- **Goal of the exercise**:
Return the full set of records, matching them character for character.

--- Supplied material ---

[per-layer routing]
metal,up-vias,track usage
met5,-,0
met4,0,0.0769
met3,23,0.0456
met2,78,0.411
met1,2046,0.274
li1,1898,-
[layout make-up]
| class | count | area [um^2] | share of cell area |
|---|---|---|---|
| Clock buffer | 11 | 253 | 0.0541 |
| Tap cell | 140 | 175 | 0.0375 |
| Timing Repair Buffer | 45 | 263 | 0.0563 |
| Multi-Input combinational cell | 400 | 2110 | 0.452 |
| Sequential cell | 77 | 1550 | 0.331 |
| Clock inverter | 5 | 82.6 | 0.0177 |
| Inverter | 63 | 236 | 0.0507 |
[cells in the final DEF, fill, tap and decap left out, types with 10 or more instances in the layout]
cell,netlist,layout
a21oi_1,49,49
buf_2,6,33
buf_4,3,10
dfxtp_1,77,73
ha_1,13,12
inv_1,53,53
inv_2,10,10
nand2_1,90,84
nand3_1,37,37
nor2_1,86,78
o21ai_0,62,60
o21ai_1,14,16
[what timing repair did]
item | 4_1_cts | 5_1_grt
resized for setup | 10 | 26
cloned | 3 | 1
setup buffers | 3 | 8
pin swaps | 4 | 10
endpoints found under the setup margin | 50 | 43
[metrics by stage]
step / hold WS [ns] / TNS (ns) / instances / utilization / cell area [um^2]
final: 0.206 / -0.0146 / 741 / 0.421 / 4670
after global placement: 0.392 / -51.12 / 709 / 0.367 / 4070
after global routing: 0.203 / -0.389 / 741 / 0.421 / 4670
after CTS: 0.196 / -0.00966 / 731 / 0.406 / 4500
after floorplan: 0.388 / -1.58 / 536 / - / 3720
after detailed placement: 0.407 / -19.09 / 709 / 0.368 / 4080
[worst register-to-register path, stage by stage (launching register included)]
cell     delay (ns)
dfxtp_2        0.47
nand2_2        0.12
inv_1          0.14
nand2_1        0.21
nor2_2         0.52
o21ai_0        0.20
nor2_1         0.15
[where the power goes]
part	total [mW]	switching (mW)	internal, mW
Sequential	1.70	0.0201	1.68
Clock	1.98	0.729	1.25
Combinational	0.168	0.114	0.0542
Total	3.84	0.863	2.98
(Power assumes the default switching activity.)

---

- **Exercise solution**:
[per-layer routing]
metal,up-vias,track usage
met5,-,0
met4,0,0.0769
met3,23,0.0456
met2,78,0.411
met1,2046,0.274
li1,1898,-
[layout make-up]
| class | count | area [um^2] | share of cell area |
|---|---|---|---|
| Clock buffer | 11 | 253 | 0.0541 |
| Tap cell | 140 | 175 | 0.0375 |
| Timing Repair Buffer | 45 | 263 | 0.0563 |
| Multi-Input combinational cell | 400 | 2110 | 0.452 |
| Sequential cell | 77 | 1550 | 0.331 |
| Clock inverter | 5 | 82.6 | 0.0177 |
| Inverter | 63 | 236 | 0.0507 |
[cells in the final DEF, fill, tap and decap left out, types with 10 or more instances in the layout]
cell,netlist,layout
a21oi_1,49,49
buf_2,6,33
buf_4,3,10
dfxtp_1,77,73
ha_1,13,12
inv_1,53,53
inv_2,10,10
nand2_1,90,84
nand3_1,37,37
nor2_1,86,78
o21ai_0,62,60
o21ai_1,14,16
[what timing repair did]
item | 4_1_cts | 5_1_grt
resized for setup | 10 | 26
cloned | 3 | 1
setup buffers | 3 | 8
pin swaps | 4 | 10
endpoints found under the setup margin | 50 | 43
[metrics by stage]
step / hold WS [ns] / TNS (ns) / instances / utilization / cell area [um^2]
final: 0.206 / -0.0146 / 741 / 0.421 / 4670
after global placement: 0.392 / -51.12 / 709 / 0.367 / 4070
after global routing: 0.203 / -0.389 / 741 / 0.421 / 4670
after CTS: 0.196 / -0.00966 / 731 / 0.406 / 4500
after floorplan: 0.388 / -1.58 / 536 / - / 3720
after detailed placement: 0.407 / -19.09 / 709 / 0.368 / 4080
[worst register-to-register path, stage by stage (launching register included)]
cell     delay (ns)
dfxtp_2        0.47
nand2_2        0.12
inv_1          0.14
nand2_1        0.21
nor2_2         0.52
o21ai_0        0.20
nor2_1         0.15
[where the power goes]
part	total [mW]	switching (mW)	internal, mW
Sequential	1.70	0.0201	1.68
Clock	1.98	0.729	1.25
Combinational	0.168	0.114	0.0542
Total	3.84	0.863	2.98
(Power assumes the default switching activity.)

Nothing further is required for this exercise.